▶ _Work required_
For the data below, restate word for word only the lines from the line containing "IO Port Bufs -> 33" through the line containing "[per-stage QoR]", both ends included.

/---

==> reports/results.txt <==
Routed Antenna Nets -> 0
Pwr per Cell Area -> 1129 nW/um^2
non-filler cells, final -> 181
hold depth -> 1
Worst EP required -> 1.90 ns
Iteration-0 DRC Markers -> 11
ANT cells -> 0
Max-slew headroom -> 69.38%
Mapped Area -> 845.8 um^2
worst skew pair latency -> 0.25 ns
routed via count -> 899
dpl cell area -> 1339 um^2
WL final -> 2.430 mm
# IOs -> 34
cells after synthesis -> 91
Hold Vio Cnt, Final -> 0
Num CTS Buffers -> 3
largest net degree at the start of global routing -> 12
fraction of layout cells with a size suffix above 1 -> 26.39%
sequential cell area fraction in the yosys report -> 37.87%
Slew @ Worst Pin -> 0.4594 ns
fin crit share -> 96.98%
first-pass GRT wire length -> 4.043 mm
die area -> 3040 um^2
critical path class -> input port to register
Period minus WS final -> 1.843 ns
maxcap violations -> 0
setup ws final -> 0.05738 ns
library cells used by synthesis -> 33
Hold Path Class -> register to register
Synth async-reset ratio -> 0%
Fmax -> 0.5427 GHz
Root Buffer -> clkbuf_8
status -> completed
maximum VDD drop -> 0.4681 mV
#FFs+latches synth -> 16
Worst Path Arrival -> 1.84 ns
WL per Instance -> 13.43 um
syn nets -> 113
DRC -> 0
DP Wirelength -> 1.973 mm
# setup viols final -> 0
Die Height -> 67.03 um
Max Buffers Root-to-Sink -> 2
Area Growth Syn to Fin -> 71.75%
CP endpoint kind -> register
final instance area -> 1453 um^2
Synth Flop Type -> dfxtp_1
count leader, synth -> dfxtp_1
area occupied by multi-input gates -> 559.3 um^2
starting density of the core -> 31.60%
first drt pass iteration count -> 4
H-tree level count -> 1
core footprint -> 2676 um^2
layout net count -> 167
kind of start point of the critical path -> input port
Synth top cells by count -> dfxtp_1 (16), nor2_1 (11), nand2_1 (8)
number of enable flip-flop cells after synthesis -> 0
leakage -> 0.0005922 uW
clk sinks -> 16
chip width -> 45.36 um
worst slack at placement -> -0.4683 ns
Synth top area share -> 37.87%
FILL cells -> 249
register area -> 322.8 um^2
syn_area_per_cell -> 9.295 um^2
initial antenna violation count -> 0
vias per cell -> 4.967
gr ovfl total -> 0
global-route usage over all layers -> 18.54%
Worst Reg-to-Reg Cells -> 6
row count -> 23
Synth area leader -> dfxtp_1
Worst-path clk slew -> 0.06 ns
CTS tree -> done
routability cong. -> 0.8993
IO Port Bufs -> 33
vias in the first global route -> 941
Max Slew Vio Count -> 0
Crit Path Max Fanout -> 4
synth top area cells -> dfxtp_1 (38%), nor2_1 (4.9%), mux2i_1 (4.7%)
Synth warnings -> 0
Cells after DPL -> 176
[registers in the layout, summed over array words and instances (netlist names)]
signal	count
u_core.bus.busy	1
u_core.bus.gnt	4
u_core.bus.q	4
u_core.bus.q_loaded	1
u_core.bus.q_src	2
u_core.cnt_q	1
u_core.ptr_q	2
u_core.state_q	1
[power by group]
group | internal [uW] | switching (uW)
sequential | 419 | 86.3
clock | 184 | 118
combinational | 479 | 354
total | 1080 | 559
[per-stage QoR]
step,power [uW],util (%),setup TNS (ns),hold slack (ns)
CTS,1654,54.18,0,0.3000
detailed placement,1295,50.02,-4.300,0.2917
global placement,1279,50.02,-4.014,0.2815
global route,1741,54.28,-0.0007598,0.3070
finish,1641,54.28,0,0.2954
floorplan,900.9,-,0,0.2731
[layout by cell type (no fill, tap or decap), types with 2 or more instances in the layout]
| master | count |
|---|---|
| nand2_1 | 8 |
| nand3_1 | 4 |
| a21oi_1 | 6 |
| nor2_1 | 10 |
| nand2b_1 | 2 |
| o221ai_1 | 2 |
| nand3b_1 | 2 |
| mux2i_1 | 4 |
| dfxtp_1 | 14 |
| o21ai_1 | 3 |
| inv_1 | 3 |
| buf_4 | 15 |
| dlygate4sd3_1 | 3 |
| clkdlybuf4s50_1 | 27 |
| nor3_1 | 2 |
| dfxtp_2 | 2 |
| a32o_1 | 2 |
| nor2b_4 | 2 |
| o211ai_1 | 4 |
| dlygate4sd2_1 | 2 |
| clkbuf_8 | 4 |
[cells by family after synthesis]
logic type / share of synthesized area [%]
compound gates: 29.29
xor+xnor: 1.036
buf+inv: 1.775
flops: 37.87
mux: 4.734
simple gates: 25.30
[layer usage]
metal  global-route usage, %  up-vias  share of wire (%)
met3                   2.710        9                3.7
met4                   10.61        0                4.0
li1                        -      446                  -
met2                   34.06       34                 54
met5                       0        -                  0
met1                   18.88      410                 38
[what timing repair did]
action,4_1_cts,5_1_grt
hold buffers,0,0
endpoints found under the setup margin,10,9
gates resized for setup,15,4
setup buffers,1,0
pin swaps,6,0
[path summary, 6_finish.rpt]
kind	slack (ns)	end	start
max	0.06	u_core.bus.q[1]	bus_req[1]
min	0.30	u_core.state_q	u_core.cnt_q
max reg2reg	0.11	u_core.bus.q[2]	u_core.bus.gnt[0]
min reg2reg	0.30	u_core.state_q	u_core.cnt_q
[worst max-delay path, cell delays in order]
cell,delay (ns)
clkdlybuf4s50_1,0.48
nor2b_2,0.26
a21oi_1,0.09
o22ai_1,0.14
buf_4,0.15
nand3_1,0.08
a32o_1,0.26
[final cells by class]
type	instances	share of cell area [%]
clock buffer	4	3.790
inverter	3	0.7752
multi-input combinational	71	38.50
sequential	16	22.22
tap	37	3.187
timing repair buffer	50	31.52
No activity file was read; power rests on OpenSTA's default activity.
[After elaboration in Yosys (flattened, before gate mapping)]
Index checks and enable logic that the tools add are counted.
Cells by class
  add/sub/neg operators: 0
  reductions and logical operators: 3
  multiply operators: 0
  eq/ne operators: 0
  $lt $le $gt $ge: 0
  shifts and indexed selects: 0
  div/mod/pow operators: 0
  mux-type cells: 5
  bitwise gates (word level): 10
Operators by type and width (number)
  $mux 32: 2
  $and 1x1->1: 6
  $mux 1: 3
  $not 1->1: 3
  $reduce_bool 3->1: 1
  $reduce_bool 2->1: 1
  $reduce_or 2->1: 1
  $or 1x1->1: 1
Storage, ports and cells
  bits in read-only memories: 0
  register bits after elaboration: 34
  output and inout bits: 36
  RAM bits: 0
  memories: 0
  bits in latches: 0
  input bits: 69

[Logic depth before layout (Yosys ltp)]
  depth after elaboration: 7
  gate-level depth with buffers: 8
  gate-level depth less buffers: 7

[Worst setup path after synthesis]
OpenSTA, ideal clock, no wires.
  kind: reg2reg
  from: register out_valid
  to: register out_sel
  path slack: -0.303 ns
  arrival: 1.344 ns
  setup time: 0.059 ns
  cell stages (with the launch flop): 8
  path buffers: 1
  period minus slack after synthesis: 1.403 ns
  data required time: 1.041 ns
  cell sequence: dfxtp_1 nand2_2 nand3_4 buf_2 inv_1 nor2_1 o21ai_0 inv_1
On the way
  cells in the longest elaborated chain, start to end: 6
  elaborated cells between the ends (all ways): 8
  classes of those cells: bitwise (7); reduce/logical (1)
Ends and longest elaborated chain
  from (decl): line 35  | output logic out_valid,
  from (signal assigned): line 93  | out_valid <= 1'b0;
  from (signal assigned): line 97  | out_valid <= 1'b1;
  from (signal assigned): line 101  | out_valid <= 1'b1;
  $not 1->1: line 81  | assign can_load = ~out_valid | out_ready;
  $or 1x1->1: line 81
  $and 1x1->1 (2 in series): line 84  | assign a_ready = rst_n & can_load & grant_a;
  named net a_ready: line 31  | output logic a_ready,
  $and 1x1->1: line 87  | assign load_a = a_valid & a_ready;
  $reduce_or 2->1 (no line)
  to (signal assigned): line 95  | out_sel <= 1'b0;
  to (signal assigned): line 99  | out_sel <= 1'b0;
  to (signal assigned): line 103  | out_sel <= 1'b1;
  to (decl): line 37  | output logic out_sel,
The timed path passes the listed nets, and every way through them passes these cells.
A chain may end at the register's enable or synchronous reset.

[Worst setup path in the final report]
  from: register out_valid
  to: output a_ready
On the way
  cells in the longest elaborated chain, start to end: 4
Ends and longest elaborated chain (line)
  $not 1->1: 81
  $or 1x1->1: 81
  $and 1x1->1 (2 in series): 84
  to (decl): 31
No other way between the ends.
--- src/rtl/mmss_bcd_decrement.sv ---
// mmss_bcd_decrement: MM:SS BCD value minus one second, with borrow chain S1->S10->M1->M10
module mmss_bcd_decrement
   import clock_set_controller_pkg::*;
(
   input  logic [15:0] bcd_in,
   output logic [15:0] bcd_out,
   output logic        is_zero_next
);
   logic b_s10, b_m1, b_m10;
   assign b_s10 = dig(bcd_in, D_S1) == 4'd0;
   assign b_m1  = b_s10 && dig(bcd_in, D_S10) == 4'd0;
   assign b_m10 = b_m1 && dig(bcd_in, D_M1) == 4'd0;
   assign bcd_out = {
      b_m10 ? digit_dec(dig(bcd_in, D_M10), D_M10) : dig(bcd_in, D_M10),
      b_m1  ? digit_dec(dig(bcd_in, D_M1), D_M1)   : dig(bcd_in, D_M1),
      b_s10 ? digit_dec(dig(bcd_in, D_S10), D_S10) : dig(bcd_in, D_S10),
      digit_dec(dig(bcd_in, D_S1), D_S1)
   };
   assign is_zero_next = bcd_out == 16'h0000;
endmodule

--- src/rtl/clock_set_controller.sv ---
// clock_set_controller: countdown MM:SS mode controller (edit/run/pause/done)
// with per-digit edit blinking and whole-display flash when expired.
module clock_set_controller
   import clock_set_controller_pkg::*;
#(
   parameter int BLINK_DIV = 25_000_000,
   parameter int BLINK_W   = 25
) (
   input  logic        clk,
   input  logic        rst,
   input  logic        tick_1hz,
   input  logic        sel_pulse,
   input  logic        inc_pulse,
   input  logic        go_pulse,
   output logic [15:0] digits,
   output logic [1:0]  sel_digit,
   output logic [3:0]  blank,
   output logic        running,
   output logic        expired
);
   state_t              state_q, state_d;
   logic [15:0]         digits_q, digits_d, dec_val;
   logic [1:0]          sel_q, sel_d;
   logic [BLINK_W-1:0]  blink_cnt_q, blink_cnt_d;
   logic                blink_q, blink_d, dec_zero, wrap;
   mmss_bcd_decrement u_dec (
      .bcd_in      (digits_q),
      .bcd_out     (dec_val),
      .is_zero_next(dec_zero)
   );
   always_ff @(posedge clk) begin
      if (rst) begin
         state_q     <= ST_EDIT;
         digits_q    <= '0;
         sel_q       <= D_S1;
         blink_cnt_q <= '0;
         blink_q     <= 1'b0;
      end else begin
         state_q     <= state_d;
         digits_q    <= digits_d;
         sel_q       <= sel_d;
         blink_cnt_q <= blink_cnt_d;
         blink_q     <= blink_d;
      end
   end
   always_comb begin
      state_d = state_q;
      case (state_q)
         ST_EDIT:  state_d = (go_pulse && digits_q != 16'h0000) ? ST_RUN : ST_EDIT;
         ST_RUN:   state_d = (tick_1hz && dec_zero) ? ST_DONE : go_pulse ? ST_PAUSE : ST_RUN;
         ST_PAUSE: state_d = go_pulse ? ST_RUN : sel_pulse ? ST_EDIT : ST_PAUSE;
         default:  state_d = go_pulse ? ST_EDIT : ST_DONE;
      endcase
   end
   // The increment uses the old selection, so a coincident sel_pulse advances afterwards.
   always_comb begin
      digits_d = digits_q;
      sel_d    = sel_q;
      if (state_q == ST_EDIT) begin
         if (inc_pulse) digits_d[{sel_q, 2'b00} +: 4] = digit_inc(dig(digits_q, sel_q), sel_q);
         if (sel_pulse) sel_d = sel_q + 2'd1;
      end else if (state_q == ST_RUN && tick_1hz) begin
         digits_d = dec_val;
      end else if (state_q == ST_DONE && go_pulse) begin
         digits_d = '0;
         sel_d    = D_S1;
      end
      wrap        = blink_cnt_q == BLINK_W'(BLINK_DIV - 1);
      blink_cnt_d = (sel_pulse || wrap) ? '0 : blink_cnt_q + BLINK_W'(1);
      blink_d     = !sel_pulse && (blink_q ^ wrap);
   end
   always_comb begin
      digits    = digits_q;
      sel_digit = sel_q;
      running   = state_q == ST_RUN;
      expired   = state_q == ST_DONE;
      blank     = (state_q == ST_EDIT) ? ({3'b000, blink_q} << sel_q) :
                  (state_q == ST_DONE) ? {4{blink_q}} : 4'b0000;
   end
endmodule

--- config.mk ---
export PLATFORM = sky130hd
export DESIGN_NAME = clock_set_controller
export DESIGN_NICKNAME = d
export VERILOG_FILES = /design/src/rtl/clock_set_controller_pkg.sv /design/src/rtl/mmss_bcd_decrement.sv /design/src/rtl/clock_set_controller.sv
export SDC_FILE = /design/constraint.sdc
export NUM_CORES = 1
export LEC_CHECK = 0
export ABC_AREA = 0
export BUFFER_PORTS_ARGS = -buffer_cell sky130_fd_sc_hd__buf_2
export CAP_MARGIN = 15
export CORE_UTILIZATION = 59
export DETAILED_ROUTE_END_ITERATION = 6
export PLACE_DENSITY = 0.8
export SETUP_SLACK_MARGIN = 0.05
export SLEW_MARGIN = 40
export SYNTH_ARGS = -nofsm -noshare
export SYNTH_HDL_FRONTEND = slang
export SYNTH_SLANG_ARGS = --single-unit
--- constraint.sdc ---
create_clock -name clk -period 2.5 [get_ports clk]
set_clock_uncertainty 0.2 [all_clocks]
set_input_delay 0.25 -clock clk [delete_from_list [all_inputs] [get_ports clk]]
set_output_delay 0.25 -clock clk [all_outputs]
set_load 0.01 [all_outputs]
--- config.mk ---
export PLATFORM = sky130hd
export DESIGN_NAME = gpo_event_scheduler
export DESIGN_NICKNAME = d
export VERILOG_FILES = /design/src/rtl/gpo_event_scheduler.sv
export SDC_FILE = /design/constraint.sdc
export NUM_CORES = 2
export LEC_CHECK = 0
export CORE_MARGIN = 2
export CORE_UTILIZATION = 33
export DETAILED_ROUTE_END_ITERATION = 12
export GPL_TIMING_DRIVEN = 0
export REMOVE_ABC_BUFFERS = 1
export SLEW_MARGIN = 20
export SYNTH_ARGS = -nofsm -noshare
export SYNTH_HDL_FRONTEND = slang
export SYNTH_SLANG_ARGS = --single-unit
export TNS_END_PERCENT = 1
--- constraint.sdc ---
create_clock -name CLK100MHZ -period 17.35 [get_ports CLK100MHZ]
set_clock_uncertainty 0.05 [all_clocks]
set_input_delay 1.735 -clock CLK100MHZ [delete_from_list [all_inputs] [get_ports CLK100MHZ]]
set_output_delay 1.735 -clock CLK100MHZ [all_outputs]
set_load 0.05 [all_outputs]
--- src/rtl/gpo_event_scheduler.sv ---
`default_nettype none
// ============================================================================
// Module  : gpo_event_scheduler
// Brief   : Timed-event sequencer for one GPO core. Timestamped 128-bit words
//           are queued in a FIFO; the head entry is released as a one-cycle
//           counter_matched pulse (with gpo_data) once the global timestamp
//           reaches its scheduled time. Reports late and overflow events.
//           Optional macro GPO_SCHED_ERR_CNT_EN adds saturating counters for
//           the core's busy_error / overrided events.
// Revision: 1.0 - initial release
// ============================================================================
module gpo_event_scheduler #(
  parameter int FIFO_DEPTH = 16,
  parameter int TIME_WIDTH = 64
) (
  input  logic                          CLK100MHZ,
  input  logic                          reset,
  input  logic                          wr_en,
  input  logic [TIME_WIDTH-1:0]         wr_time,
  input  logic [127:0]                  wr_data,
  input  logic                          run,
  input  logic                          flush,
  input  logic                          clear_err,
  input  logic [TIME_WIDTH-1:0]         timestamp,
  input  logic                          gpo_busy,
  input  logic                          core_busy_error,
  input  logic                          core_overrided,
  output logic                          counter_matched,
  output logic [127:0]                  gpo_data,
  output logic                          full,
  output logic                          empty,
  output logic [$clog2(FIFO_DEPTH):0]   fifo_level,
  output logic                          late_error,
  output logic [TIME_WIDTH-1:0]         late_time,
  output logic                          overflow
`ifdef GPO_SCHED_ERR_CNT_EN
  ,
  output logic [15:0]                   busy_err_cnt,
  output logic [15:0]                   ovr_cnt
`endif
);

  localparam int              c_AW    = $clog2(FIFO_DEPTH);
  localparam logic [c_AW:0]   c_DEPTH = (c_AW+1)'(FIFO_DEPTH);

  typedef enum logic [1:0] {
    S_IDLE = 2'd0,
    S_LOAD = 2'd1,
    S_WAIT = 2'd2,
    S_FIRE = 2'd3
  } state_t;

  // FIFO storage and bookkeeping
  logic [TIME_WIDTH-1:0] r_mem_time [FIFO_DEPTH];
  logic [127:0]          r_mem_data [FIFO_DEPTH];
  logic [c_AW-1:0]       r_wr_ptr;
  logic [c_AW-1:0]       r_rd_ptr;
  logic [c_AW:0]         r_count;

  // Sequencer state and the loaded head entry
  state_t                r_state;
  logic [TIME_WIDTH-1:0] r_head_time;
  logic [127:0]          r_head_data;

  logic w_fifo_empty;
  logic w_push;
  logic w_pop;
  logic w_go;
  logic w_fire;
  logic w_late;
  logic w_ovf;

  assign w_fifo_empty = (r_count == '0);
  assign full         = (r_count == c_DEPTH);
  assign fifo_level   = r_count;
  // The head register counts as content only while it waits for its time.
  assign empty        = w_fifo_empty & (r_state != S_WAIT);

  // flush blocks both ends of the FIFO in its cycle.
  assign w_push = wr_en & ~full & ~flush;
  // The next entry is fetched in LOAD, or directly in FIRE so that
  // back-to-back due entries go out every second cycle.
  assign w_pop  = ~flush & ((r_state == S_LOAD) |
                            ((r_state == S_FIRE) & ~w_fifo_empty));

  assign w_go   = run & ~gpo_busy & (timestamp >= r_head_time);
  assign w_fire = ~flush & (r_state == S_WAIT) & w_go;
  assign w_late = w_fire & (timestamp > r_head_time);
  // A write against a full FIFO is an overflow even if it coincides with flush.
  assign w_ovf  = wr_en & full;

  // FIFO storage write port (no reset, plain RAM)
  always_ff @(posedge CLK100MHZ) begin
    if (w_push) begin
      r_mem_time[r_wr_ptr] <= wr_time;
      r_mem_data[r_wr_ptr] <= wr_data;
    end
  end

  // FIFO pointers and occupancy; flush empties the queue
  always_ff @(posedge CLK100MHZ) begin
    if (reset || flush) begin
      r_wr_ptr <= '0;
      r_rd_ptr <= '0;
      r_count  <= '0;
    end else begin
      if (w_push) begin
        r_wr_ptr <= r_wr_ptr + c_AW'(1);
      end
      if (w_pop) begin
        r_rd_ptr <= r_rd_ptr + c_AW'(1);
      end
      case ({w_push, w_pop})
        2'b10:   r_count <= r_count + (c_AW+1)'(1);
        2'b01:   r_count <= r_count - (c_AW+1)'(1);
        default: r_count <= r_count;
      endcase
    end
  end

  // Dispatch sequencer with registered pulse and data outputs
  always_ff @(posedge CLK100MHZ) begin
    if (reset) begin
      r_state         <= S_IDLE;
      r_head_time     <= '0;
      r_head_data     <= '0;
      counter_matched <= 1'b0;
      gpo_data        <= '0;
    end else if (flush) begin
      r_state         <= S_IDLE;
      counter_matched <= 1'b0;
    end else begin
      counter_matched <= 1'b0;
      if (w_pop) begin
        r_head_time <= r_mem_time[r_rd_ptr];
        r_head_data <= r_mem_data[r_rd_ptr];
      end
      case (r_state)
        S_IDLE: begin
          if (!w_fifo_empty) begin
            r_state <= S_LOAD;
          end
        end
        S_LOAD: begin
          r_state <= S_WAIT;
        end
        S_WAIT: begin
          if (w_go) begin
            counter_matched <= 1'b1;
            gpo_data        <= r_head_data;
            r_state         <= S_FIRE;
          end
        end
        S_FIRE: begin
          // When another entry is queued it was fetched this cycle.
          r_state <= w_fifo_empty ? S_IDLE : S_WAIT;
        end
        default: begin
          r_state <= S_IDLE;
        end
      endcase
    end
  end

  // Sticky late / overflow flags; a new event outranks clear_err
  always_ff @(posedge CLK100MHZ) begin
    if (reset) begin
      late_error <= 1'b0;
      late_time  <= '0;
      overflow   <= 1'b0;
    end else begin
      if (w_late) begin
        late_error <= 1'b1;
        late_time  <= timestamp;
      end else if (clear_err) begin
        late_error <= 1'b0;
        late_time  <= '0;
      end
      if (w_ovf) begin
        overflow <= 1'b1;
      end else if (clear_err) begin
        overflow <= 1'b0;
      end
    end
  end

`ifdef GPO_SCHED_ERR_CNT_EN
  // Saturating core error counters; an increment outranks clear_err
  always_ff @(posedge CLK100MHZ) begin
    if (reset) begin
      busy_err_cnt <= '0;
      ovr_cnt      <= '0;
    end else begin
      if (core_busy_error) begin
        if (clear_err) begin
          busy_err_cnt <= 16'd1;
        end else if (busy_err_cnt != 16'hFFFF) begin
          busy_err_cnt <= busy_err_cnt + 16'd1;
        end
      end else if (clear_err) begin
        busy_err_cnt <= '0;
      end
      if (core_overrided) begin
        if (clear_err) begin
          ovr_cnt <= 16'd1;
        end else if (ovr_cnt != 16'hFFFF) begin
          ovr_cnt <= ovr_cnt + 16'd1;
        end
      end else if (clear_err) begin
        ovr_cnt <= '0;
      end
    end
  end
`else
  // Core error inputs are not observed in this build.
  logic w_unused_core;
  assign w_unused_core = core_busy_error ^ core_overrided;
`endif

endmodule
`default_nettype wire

\---

▶ _Exercise output_
IO Port Bufs -> 33
vias in the first global route -> 941
Max Slew Vio Count -> 0
Crit Path Max Fanout -> 4
synth top area cells -> dfxtp_1 (38%), nor2_1 (4.9%), mux2i_1 (4.7%)
Synth warnings -> 0
Cells after DPL -> 176
[registers in the layout, summed over array words and instances (netlist names)]
signal	count
u_core.bus.busy	1
u_core.bus.gnt	4
u_core.bus.q	4
u_core.bus.q_loaded	1
u_core.bus.q_src	2
u_core.cnt_q	1
u_core.ptr_q	2
u_core.state_q	1
[power by group]
group | internal [uW] | switching (uW)
sequential | 419 | 86.3
clock | 184 | 118
combinational | 479 | 354
total | 1080 | 559
[per-stage QoR]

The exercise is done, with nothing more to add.